SOURCE MATERIAL Block Start

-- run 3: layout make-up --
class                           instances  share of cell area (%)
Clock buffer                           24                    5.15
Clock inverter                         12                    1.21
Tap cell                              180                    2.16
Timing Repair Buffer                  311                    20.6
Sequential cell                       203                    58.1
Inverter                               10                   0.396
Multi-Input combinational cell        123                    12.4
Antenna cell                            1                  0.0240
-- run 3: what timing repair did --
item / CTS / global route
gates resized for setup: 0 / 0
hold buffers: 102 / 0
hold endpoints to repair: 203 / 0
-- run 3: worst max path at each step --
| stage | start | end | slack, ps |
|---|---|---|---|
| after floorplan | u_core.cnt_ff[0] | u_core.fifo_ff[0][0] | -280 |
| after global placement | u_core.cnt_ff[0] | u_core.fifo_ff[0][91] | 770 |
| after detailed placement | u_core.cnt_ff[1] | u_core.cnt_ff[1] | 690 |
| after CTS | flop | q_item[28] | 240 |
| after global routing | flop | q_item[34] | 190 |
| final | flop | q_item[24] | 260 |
### config.mk
export PLATFORM = sky130hd
export DESIGN_NAME = best_fit_heap_allocator
export DESIGN_NICKNAME = d
export VERILOG_FILES = /design/src/sv/bfha_pkg.sv /design/src/sv/best_fit_heap_allocator.sv /design/src/sv/bfha_cell.sv
export SDC_FILE = /design/constraint.sdc
export NUM_CORES = 2
export LEC_CHECK = 0
export BUFFER_PORTS_ARGS = -buffer_cell sky130_fd_sc_hd__buf_2
export CORE_ASPECT_RATIO = 1.1
export CORE_MARGIN = 1.5
export CORE_UTILIZATION = 40
export DETAILED_ROUTE_END_ITERATION = 8
export PLACE_DENSITY = 0.63
export SLEW_MARGIN = 20
export SYNTH_ARGS = -nofsm -noshare
export SYNTH_HDL_FRONTEND = slang
export SYNTH_SLANG_ARGS = --single-unit
### constraint.sdc
create_clock -name clk -period 10.9 [get_ports clk]
set_input_delay 3.27 -clock clk [delete_from_list [all_inputs] [get_ports clk]]
set_output_delay 3.27 -clock clk [all_outputs]
set_load 0.05 [all_outputs]
### src/sv/bfha_pkg.sv
// Package of the best-fit heap allocator: sizes, codes and the block entry type.
// Used by the cell, the top level and the checker; depends on nothing.
`default_nettype none

package bfha_pkg;

  localparam int MAX_SEGMENTS    = 64;
  localparam int HEADER_BYTES    = 12;
  localparam int MIN_SPLIT_SLACK = 16;
  localparam int SEG_W           = $clog2(MAX_SEGMENTS + 1);

  localparam logic [23:0] HDR24      = 24'(HEADER_BYTES);
  localparam logic [23:0] RESET_HEAP = 24'd1048576;
  localparam logic [23:0] MIN_HEAP   = 24'd64;

  localparam logic [1:0] MODE_ALLOC = 2'd0;
  localparam logic [1:0] MODE_FREE  = 2'd1;

  localparam logic [1:0] STATUS_OK      = 2'd0;
  localparam logic [1:0] STATUS_ZERO    = 2'd1;
  localparam logic [1:0] STATUS_NOSPACE = 2'd2;
  localparam logic [1:0] STATUS_IGNORED = 2'd3;

  typedef struct packed {
    logic [23:0] off;
    logic [23:0] len;
    logic        busy;
  } seg_t;

  typedef enum logic [1:0] {
    CS_HOLD,
    CS_NEXT,
    CS_INJ
  } cell_sel_t;

endpackage

`default_nettype wire

### src/sv/best_fit_heap_allocator.sv
// Top level of the best-fit heap allocator: controller, head logic and the cell chain.
// Depends on bfha_pkg and bfha_cell.
//
//  Channel | Ports                                           | Handshake
//  input   | in_mode, in_request_size, in_address            | in_valid / in_ready
//  result  | out_status, out_payload_offset, out_used_bytes, | out_valid / out_ready
//          | out_free_bytes, out_free_block_count,           |
//          | out_peak_free                                   |
//  config  | cfg_wr_data (heap_bytes)                        | cfg_wr_en
//
// The table rotates through a chain of 64 cells past one head stage, one entry a cycle during a pass.
// An item takes one to seven passes over the table; one item at a time.
// Reset and a configuration write set the table to one free block at once, with no sweep.
// A waiting result holds the output register; the next item is still accepted and worked,
// but it waits in the done state until the output register is free.
`default_nettype none

module best_fit_heap_allocator (
  input  wire logic        clk,
  input  wire logic        rst_n,
  input  wire logic        in_valid,
  output logic             in_ready,
  input  wire logic [1:0]  in_mode,
  input  wire logic [23:0] in_request_size,
  input  wire logic [23:0] in_address,
  output logic             out_valid,
  input  wire logic        out_ready,
  output logic [1:0]       out_status,
  output logic [23:0]      out_payload_offset,
  output logic [23:0]      out_used_bytes,
  output logic [23:0]      out_free_bytes,
  output logic [6:0]       out_free_block_count,
  output logic [23:0]      out_peak_free,
  input  wire logic        cfg_wr_en,
  input  wire logic [23:0] cfg_wr_data
);

  localparam int N  = bfha_pkg::MAX_SEGMENTS;
  localparam int SW = bfha_pkg::SEG_W;

  typedef enum logic [6:0] {
    ST_IDLE   = 7'b0000001,
    ST_SEARCH = 7'b0000010,
    ST_COAL   = 7'b0000100,
    ST_GRANT  = 7'b0001000,
    ST_FREE   = 7'b0010000,
    ST_STAT   = 7'b0100000,
    ST_DONE   = 7'b1000000
  } state_t;

  typedef enum logic [2:0] {
    HOP_NONE,
    HOP_ROT,
    HOP_MERGE,
    HOP_INS,
    HOP_INIT
  } hop_t;

  state_t state_r, state_nxt;
  logic [SW-1:0] count_r, count_nxt, proc_r, proc_nxt, best_p_r, best_p_nxt;
  logic [SW-1:0] cnt_r, cnt_nxt;
  logic [23:0] heap_r, heap_nxt, biu_r, biu_nxt;
  logic [24:0] size_r, size_nxt;
  logic [23:0] addr_r, addr_nxt, best_d_r, best_d_nxt, largest_r, largest_nxt;
  logic [23:0] payload_r, payload_nxt;
  logic [1:0]  status_r, status_nxt;
  logic found_r, found_nxt, retried_r, retried_nxt, to_search_r, to_search_nxt;
  logic zdone_r, zdone_nxt, zflag_r, zflag_nxt, hit_r, hit_nxt;
  logic out_valid_r, out_valid_nxt;
  logic [1:0]  out_status_r;
  logic [23:0] out_payload_r, out_used_r, out_free_r, out_largest_r;
  logic [6:0]  out_cnt_r;
  logic        out_load;

  bfha_pkg::seg_t            cell_q   [N];
  bfha_pkg::seg_t            cell_nbr [N];
  bfha_pkg::seg_t            cell_inj [N];
  bfha_pkg::cell_sel_t       cell_sel [N];
  bfha_pkg::seg_t            head, nxt_e, head_inj, tail_inj;
  hop_t                      op;

  logic          pass_end, fits, can_merge, split, enter_stat;
  logic [SW-1:0] proc_p1, count_m1;
  logic [24:0]   diff;
  logic [25:0]   need;
  logic [24:0]   rel_sub, tag;
  logic [23:0]   init_heap;

  assign head     = cell_q[0];
  assign nxt_e    = cell_q[1];
  assign pass_end = (proc_r == count_r);
  assign proc_p1  = proc_r + SW'(1);
  assign count_m1 = count_r - SW'(1);
  assign fits     = !head.busy && ({1'b0, head.len} >= size_r);
  assign diff     = {1'b0, head.len} - size_r;
  assign can_merge = !head.busy && !nxt_e.busy && (proc_p1 < count_r);
  assign need     = {1'b0, size_r} + 26'(bfha_pkg::HEADER_BYTES + bfha_pkg::MIN_SPLIT_SLACK);
  assign split    = ({2'b0, head.len} >= need) && (count_r < SW'(N));
  assign rel_sub  = {1'b0, head.len} + {1'b0, bfha_pkg::HDR24};
  assign tag      = {1'b0, head.off} + {1'b0, bfha_pkg::HDR24};
  assign in_ready = (state_r == ST_IDLE);
  assign out_load = (state_r == ST_DONE) && (!out_valid_r || out_ready);

  always_comb begin
    if (!rst_n) begin
      init_heap = bfha_pkg::RESET_HEAP;
    end else if (cfg_wr_data < bfha_pkg::MIN_HEAP) begin
      init_heap = bfha_pkg::MIN_HEAP;
    end else begin
      init_heap = cfg_wr_data;
    end
  end

  always_comb begin
    state_nxt     = state_r;
    count_nxt     = count_r;
    proc_nxt      = proc_r;
    best_p_nxt    = best_p_r;
    best_d_nxt    = best_d_r;
    cnt_nxt       = cnt_r;
    largest_nxt   = largest_r;
    heap_nxt      = heap_r;
    biu_nxt       = biu_r;
    size_nxt      = size_r;
    addr_nxt      = addr_r;
    payload_nxt   = payload_r;
    status_nxt    = status_r;
    found_nxt     = found_r;
    retried_nxt   = retried_r;
    to_search_nxt = to_search_r;
    zdone_nxt     = zdone_r;
    zflag_nxt     = zflag_r;
    hit_nxt       = hit_r;
    op            = HOP_NONE;
    head_inj      = head;
    tail_inj      = head;
    enter_stat    = 1'b0;

    unique case (state_r)
      ST_IDLE: begin
        if (in_valid) begin
          proc_nxt      = '0;
          status_nxt    = bfha_pkg::STATUS_OK;
          payload_nxt   = '0;
          found_nxt     = 1'b0;
          retried_nxt   = 1'b0;
          to_search_nxt = 1'b0;
          zdone_nxt     = 1'b0;
          hit_nxt       = 1'b0;
          size_nxt      = ({1'b0, in_request_size} + 25'd3) & ~25'd3;
          addr_nxt      = in_address;
          if (in_mode == bfha_pkg::MODE_ALLOC) begin
            if (in_request_size == '0) begin
              status_nxt = bfha_pkg::STATUS_ZERO;
              enter_stat = 1'b1;
            end else begin
              state_nxt = ST_SEARCH;
            end
          end else if (in_mode == bfha_pkg::MODE_FREE) begin
            if (in_address < heap_r) begin
              state_nxt = ST_FREE;
            end else begin
              status_nxt = bfha_pkg::STATUS_IGNORED;
              enter_stat = 1'b1;
            end
          end else begin
            state_nxt = ST_COAL;
          end
        end
      end
      ST_SEARCH: begin
        if (pass_end) begin
          proc_nxt = '0;
          if (found_r) begin
            state_nxt = ST_GRANT;
          end else if (!retried_r) begin
            retried_nxt   = 1'b1;
            to_search_nxt = 1'b1;
            state_nxt     = ST_COAL;
          end else begin
            status_nxt = bfha_pkg::STATUS_NOSPACE;
            enter_stat = 1'b1;
          end
        end else begin
          op       = HOP_ROT;
          proc_nxt = proc_p1;
          if (fits && (!found_r || diff[23:0] < best_d_r)) begin
            found_nxt  = 1'b1;
            best_p_nxt = proc_r;
            best_d_nxt = diff[23:0];
          end
        end
      end
      ST_COAL: begin
        if (pass_end) begin
          proc_nxt = '0;
          if (to_search_r) begin
            to_search_nxt = 1'b0;
            state_nxt     = ST_SEARCH;
          end else begin
            enter_stat = 1'b1;
          end
        end else if (can_merge) begin
          op           = HOP_MERGE;
          head_inj.len = head.len + bfha_pkg::HDR24 + nxt_e.len;
          count_nxt    = count_m1;
        end else begin
          op       = HOP_ROT;
          proc_nxt = proc_p1;
        end
      end
      ST_GRANT: begin
        if (pass_end) begin
          proc_nxt   = '0;
          enter_stat = 1'b1;
        end else begin
          proc_nxt = proc_p1;
          if (proc_r == best_p_r) begin
            payload_nxt = tag[23:0];
            if (split) begin
              op            = HOP_INS;
              tail_inj.len  = size_r[23:0];
              tail_inj.busy = 1'b1;
              head_inj.off  = head.off + bfha_pkg::HDR24 + size_r[23:0];
              head_inj.len  = head.len - size_r[23:0] - bfha_pkg::HDR24;
              head_inj.busy = 1'b0;
              count_nxt     = count_r + SW'(1);
              biu_nxt       = biu_r + size_r[23:0] + bfha_pkg::HDR24;
            end else begin
              op            = HOP_ROT;
              tail_inj.busy = 1'b1;
              biu_nxt       = biu_r + head.len + bfha_pkg::HDR24;
            end
          end else begin
            op = HOP_ROT;
          end
        end
      end
      ST_FREE: begin
        if (pass_end) begin
          proc_nxt = '0;
          if (hit_r) begin
            state_nxt = ST_COAL;
          end else begin
            status_nxt = bfha_pkg::STATUS_IGNORED;
            enter_stat = 1'b1;
          end
        end else begin
          op       = HOP_ROT;
          proc_nxt = proc_p1;
          if (!hit_r && head.busy && (tag == {1'b0, addr_r})) begin
            hit_nxt       = 1'b1;
            tail_inj.busy = 1'b0;
            biu_nxt       = (rel_sub <= {1'b0, biu_r}) ? (biu_r - rel_sub[23:0]) : '0;
          end
        end
      end
      ST_STAT: begin
        if (pass_end) begin
          proc_nxt = '0;
          if (zflag_r && !zdone_r) begin
            zdone_nxt = 1'b1;
            state_nxt = ST_COAL;
          end else begin
            state_nxt = ST_DONE;
          end
        end else begin
          op       = HOP_ROT;
          proc_nxt = proc_p1;
          if (!head.busy) begin
            cnt_nxt = cnt_r + SW'(1);
            if (head.len > largest_r) begin
              largest_nxt = head.len;
            end
            if (head.len == '0 && proc_p1 < count_r) begin
              zflag_nxt = 1'b1;
            end
          end
        end
      end
      ST_DONE: begin
        if (out_load) begin
          state_nxt = ST_IDLE;
        end
      end
      default: begin
        state_nxt = ST_IDLE;
      end
    endcase

    if (enter_stat) begin
      state_nxt   = ST_STAT;
      cnt_nxt     = '0;
      largest_nxt = '0;
      zflag_nxt   = 1'b0;
    end

    if (!rst_n || cfg_wr_en) begin
      op            = HOP_INIT;
      head_inj.off  = '0;
      head_inj.len  = init_heap - bfha_pkg::HDR24;
      head_inj.busy = 1'b0;
      heap_nxt      = init_heap;
      count_nxt     = SW'(1);
      biu_nxt       = '0;
    end
  end

  for (genvar k = 0; k < N; k++) begin : g_chain
    if (k == N - 1) begin : g_end
      assign cell_nbr[k] = '0;
    end else begin : g_mid
      assign cell_nbr[k] = cell_q[k+1];
    end

    always_comb begin
      if (k == 0 && op != HOP_ROT) begin
        cell_inj[k] = head_inj;
      end else begin
        cell_inj[k] = tail_inj;
      end
      unique case (op)
        HOP_INIT:  cell_sel[k] = (k == 0) ? bfha_pkg::CS_INJ : bfha_pkg::CS_HOLD;
        HOP_ROT:   cell_sel[k] = (SW'(k) == count_m1) ? bfha_pkg::CS_INJ : bfha_pkg::CS_NEXT;
        HOP_MERGE: cell_sel[k] = (k == 0) ? bfha_pkg::CS_INJ : bfha_pkg::CS_NEXT;
        HOP_INS:   cell_sel[k] = (k == 0 || SW'(k) == count_r) ? bfha_pkg::CS_INJ
                                                               : bfha_pkg::CS_HOLD;
        default:   cell_sel[k] = bfha_pkg::CS_HOLD;
      endcase
    end

    bfha_cell u_cell (
      .clk (clk),
      .sel (cell_sel[k]),
      .nbr (cell_nbr[k]),
      .inj (cell_inj[k]),
      .q   (cell_q[k])
    );
  end

  always_comb begin
    out_valid_nxt = out_valid_r;
    if (out_valid_r && out_ready) begin
      out_valid_nxt = 1'b0;
    end
    if (out_load) begin
      out_valid_nxt = 1'b1;
    end
  end

  always_ff @(posedge clk) begin
    if (!rst_n) begin
      state_r     <= ST_IDLE;
      count_r     <= SW'(1);
      proc_r      <= '0;
      heap_r      <= bfha_pkg::RESET_HEAP;
      biu_r       <= '0;
      out_valid_r <= 1'b0;
      found_r     <= 1'b0;
      retried_r   <= 1'b0;
      to_search_r <= 1'b0;
      zdone_r     <= 1'b0;
      zflag_r     <= 1'b0;
      hit_r       <= 1'b0;
    end else begin
      state_r     <= state_nxt;
      count_r     <= count_nxt;
      proc_r      <= proc_nxt;
      heap_r      <= heap_nxt;
      biu_r       <= biu_nxt;
      out_valid_r <= out_valid_nxt;
      found_r     <= found_nxt;
      retried_r   <= retried_nxt;
      to_search_r <= to_search_nxt;
      zdone_r     <= zdone_nxt;
      zflag_r     <= zflag_nxt;
      hit_r       <= hit_nxt;
    end
  end

  always_ff @(posedge clk) begin
    best_p_r  <= best_p_nxt;
    best_d_r  <= best_d_nxt;
    cnt_r     <= cnt_nxt;
    largest_r <= largest_nxt;
    size_r    <= size_nxt;
    addr_r    <= addr_nxt;
    payload_r <= payload_nxt;
    status_r  <= status_nxt;
    if (out_load) begin
      out_status_r  <= status_r;
      out_payload_r <= payload_r;
      out_used_r    <= biu_r;
      out_free_r    <= (heap_r >= biu_r) ? (heap_r - biu_r) : '0;
      out_cnt_r     <= 7'(cnt_r);
      out_largest_r <= largest_r;
    end
  end

  assign out_valid            = out_valid_r;
  assign out_status           = out_status_r;
  assign out_payload_offset   = out_payload_r;
  assign out_used_bytes       = out_used_r;
  assign out_free_bytes       = out_free_r;
  assign out_free_block_count = out_cnt_r;
  assign out_peak_free        = out_largest_r;

endmodule

`default_nettype wire

### src/sv/bfha_cell.sv
// One cell of the block table chain: holds one block entry.
// Loads from its right-hand neighbour, from the injection bus, or holds; uses bfha_pkg.
`default_nettype none

module bfha_cell (
  input  wire logic                 clk,
  input  wire bfha_pkg::cell_sel_t  sel,
  input  wire bfha_pkg::seg_t       nbr,
  input  wire bfha_pkg::seg_t       inj,
  output bfha_pkg::seg_t            q
);

  bfha_pkg::seg_t q_r;
  bfha_pkg::seg_t q_nxt;

  always_comb begin
    unique case (sel)
      bfha_pkg::CS_NEXT: q_nxt = nbr;
      bfha_pkg::CS_INJ:  q_nxt = inj;
      default:           q_nxt = q_r;
    endcase
  end

  always_ff @(posedge clk) begin
    q_r <= q_nxt;
  end

  assign q = q_r;

endmodule

`default_nettype wire

==> impl_metrics.tcl <==
set metrics [dict create \
    ant_nets 0 \
    io_pins 186 \
    cp-startpoint "size_r[2]$_DFFE_PP_" \
    outcome "complete, no violations" \
    portBuffers 185 \
    dp_hpwl_mm 296 \
    dieArea_mm2 0.402 \
    cts_tree "yes" \
    ys_types 85 \
    drtIter0Drc 9894 \
    min_period_over_period_pct 73.6 \
    path_clk_slew_ps 60 \
    cts_buffers 359 \
    drcViolationCount 0 \
    setup_viol_count_final 0 \
    timing.rr.start "size_r[2]$_DFFE_PP_" \
    peakVddDrop_v 0.000135 \
    firstDrtPassIters 8 \
    cts-root-buf "clkbuf_16" \
    grt_start_max_net_pins 72 \
    synth.net_count 12600 \
    drive_above_1_share_pct 23.1 \
    cts_max_level 5 \
    critical_path.endpoint_type "flop" \
    max_slew_margin_pct 18.3 \
    cap_violations 0 \
    path_depth 22 \
    multiInputGateArea_mm2 0.0522 \
    synth-seq-area-share_pct 64.5 \
    synth-main-ff-cell "edfxtp_1" \
    antenna_found_initial 24 \
    syn-mean-instance-area_um2 13.2 \
    critPathMaxFanout 42 \
    r2r_slack_ps 2880 \
    hold_path_startpoint "payload_r[2]$_SDFFCE_PN0P_" \
    holdBufCountCts 0 \
    worstPathCellList "inv_1 -> ha_1 -> nand2b_1 -> nand4_1 -> nor4_1 -> xnor2_1 -> ha_1 -> nand4_1 -> a211oi_1 -> o211a_1 -> a211oi_1 -> a211o_4 -> nand2_1 -> nand2_1 -> buf_4 -> nor3_1 -> buf_4 -> nand3_1 -> o22ai_1 -> ha_2 -> buf_4 -> a21oi_1" \
    min_to "out_payload_offset[2]$_DFFE_PP_" \
    timing.rr.end "g_chain[62].u_cell.q[6]$_DFFE_PP_" \
    grt_overflow_total 0 \
    slowest_stage "ha_2" \
    fin_skew_ps 85.9 \
    grt_pass1_vias 94800 \
    rows 242 \
    syn_inst 12100 \
    leakage_nw 61.0 \
    rsz0062_at_grt "no" \
    seq_area_mm2 0.103 \
    yosys_warnings 0 \
    ctsResizeCount 0 \
    cp-start-kind "flop" \
    crit_buf_inv 4 \
    crit_arrival_ps 8670 \
    viasPerCell 5.62 \
    area_growth_pct 11.3 \
    pwr_density_cell_mw_per_mm2 194 \
    vias 98100 \
    worst-slew-pin-transition_ps 1230 \
    max_freq_mhz 125 \
    cp.required_ps 11550 \
    nFillCells 35300 \
    ys_ff_latch 3452 \
    critical_path_class "flop to flop" \
    clk_latency_ps 960 \
    async_reset_ff_share_pct 0 \
    grt_pass1_wl_mm 661 \
    cts_buffer_depth 4 \
    grtUsageTotal_pct 22.2 \
    fin_nets 12500 \
    wl_per_cell_um 26.2 \
    hold_depth 0 \
    crit_path_frequent_cell "buf_4" \
    synthesis.area_mm2 0.159 \
    start_util_pct 40.2 \
    post-route-min-period_ps 8020 \
    totalWireLength_mm 458 \
    die_height_um 664 \
    cp_slowest_stage_delay_ps 930 \
    rr_worst_depth 22 \
    slew_violations 0 \
    coreArea_mm2 0.395 \
    crit_family "simple AND/OR/NAND/NOR gates" \
    die_x_um 604 \
    post_cts_buffers 0 \
    min_path_type "flop to flop" \
    synth_edf_count 3345 \
    tns_ps 0 \
    clkSinkCount 3452 \
    place_congestion 0.978 \
    post-route-util_pct 44.8 \
    hold_violations 0 \
]
[registers in the layout (all words and copies together), names as in the netlist, 2 cells and up]
register / count
out_used_bytes: 24
heap_r: 24
best_d_r: 24
out_free_block_count: 7
proc_r: 7
size_r: 23
state_r: 7
status_r: 2
out_status: 2
biu_r: 24
out_payload_offset: 24
largest_r: 24
cnt_r: 7
payload_r: 24
out_peak_free: 24
count_r: 7
best_p_r: 7
addr_r: 24
g_chain.u_cell.q: 3136
out_free_bytes: 24
[where the power goes]
group	leakage (nW)	total, mW	internal (mW)	switching, mW
Clock	5.55	12.2	6.88	5.28
Sequential	31.2	16.1	15.6	0.463
Combinational	24.2	6.06	1.77	4.30
[synthesized netlist by cell type (9+ instances only)]
cell type | number | area [um^2]
o211a_1 | 17 | 170
a31oi_1 | 22 | 138
nand3_1 | 87 | 435
edfxtp_1 | 3345 | 100000
o211ai_1 | 22 | 165
nor3_1 | 73 | 365
a21oi_1 | 1638 | 8200
dfxtp_1 | 107 | 2140
a211oi_1 | 50 | 375
nand2_1 | 242 | 908
o21a_1 | 27 | 203
or3_1 | 35 | 219
nand4_1 | 62 | 388
and3_1 | 30 | 188
o22ai_1 | 77 | 482
xor2_1 | 96 | 841
o31ai_1 | 16 | 120
nand2b_1 | 25 | 156
o21bai_1 | 20 | 150
buf_1 | 81 | 304
mux2i_1 | 46 | 460
clkbuf_1 | 857 | 3220
o41ai_1 | 11 | 96.3
o221ai_2 | 9 | 135
nor4_1 | 33 | 206
xnor2_1 | 191 | 1670
o2111ai_1 | 10 | 87.6
or2_2 | 13 | 81.3
o221ai_1 | 11 | 96.3
a211o_1 | 12 | 105
and2_1 | 57 | 357
nor2b_1 | 48 | 300
o21ai_0 | 172 | 861
mux2_2 | 1677 | 18900
ha_1 | 481 | 6020
a21o_1 | 83 | 623
and4_1 | 11 | 96.3
o31a_1 | 10 | 87.6
nor2_1 | 1750 | 6570
inv_1 | 343 | 1290
[final cells by class]
type,instances,area share (%)
antenna,6,0.00848
clock inverter,199,1.14
sequential,3452,57.9
multi-input combinational,7308,29.5
inverter,344,0.745
clock buffer,455,5.34
timing repair buffer,451,1.68
tap,5246,3.71
[logic make-up after synthesis]
group	after synthesis	synth area share, %
muxes	1723	12.2
adders and majority gates	489	3.88
and+or+nand+nor	2510	6.69
AOI/OAI and AO/OA	2297	8.11
DFF	3452	64.5
xor gates and xnor gates	289	1.61
buffers and inverters	1290	3.06
[how the worst max path moves through the flow]
stage / endpoint / slack (ps)
after floorplan: out_free_block_count[0]$_DFFE_PP_ / 2280
after global placement: g_chain[62].u_cell.q[20]$_DFFE_PP_ / 2440
after detailed placement: g_chain[62].u_cell.q[5]$_DFFE_PP_ / 2480
after CTS: g_chain[62].u_cell.q[5]$_DFFE_PP_ / 3120
after global routing: g_chain[62].u_cell.q[6]$_DFFE_PP_ / 2520
final: g_chain[62].u_cell.q[6]$_DFFE_PP_ / 2880
[through the flow]
stage / power [mW] / hold slack [ps] / cell area (um^2) / std cells / setup WS (ps)
final: 34.3 / 418 / 177000 / 17500 / 2880
after global routing: 35.4 / 425 / 177000 / 17500 / 2520
after CTS: 34.4 / 419 / 177000 / 17500 / 3120
after detailed placement: 22.3 / 405 / 166000 / 16800 / 2480
after global placement: 22.3 / 403 / 166000 / 16800 / 2440
after floorplan: 19.7 / 400 / 159000 / 12100 / 2280
[layout by cell type (no fill, tap or decap), drive strengths merged, types with 12 or more instances in the layout]
cell and count:
mux2 1677, xor2 96, o221ai 20, o22ai 77, and3 30, edfxtp 3345, clkinv 161, buf 451
o21a 27, clkbuf 455, nand4 62, mux2i 46, a211oi 50, o21ai 175, o211ai 22, or2 13
nor2 1750, a31oi 22, a21oi 1638, a211o 12, nor2b 48, nor4 34, xnor2 191, nand3 87
inv 342, and2 58, nor3 73, o31ai 16, a21o 84, or3 35, o21bai 20, nand2 242
nand2b 25, o211a 17, ha 481, bufinv 30, dfxtp 107
==> src/rtl/rmq_pkg.sv <==
// Shared widths, types and constants for the rotation matrix to quaternion unit.
// No dependencies; every rtl file imports this package.
package rmq_pkg;

   // Number format
   localparam int FRAC_BITS = 16;
   localparam int FIELD_W   = 18;
   localparam int TOL_W     = 16;
   localparam int TOL_RESET = 7;

   // Radicand t (positive part) and the shifted radicand fed to the root
   localparam int T_W = ((FIELD_W > FRAC_BITS + 1) ? FIELD_W : FRAC_BITS + 1) + 2;
   localparam int N_W = T_W + FRAC_BITS - 2;
   // Half root width and root remainder width
   localparam int H_W = (N_W + 1) / 2;
   localparam int S_W = 2 * H_W + 1;

   // Quotient path: numerator is a sum of two entries
   localparam int D_W   = FIELD_W + 1;
   localparam int NUM_W = D_W + FRAC_BITS;
   localparam int DEN_W = H_W + 2;
   localparam int Q_W   = FIELD_W;
   localparam int R_W   = (NUM_W > DEN_W + Q_W - 1) ? NUM_W : DEN_W + Q_W - 1;
   localparam int MAX_W = (H_W > FIELD_W) ? H_W : FIELD_W;

   localparam logic signed [FIELD_W-1:0] FIELD_MAX = {1'b0, {(FIELD_W-1){1'b1}}};
   localparam logic signed [FIELD_W-1:0] FIELD_MIN = {1'b1, {(FIELD_W-1){1'b0}}};
   localparam logic signed [FIELD_W-1:0] W_IDENT =
      (FRAC_BITS >= FIELD_W - 1) ? FIELD_MAX : (FIELD_W'(1) << FRAC_BITS);
   localparam logic signed [T_W:0] ONE_T = (T_W + 1)'(1) << FRAC_BITS;

   // Which quaternion component carries the half root
   typedef enum logic [1:0] {
      COMP_X = 2'd0,
      COMP_Y = 2'd1,
      COMP_Z = 2'd2,
      COMP_W = 2'd3
   } comp_type;

   typedef logic signed [FIELD_W-1:0] ent_type;
   typedef logic signed [D_W-1:0]     num_type;

   // Front end result: radicand and the three quotient numerators
   typedef struct packed {
      logic                 deg;
      comp_type             root;
      logic signed [T_W:0]  t;
      num_type [2:0]        num;
   } front_type;

   // Context carried through the root pipeline
   typedef struct packed {
      logic          deg;
      comp_type      root;
      num_type [2:0] num;
   } ctx_type;

   // Per-slot quotient status out of the divider pipeline
   typedef struct packed {
      logic           ovf;
      logic           neg;
      logic [Q_W-1:0] quo;
   } quo_type;

   typedef struct packed {
      logic            deg;
      comp_type        root;
      logic            hzero;
      logic [H_W-1:0]  h;
      quo_type [2:0]   slot;
   } div_type;

endpackage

SOURCE MATERIAL Block End

PROBLEM REQUIREMENTS
Gather all lines from the records above in which "unique" appears.

SOLUTION TO THIS PROBLEM
    unique case (state_r)
      unique case (op)
    unique case (sel)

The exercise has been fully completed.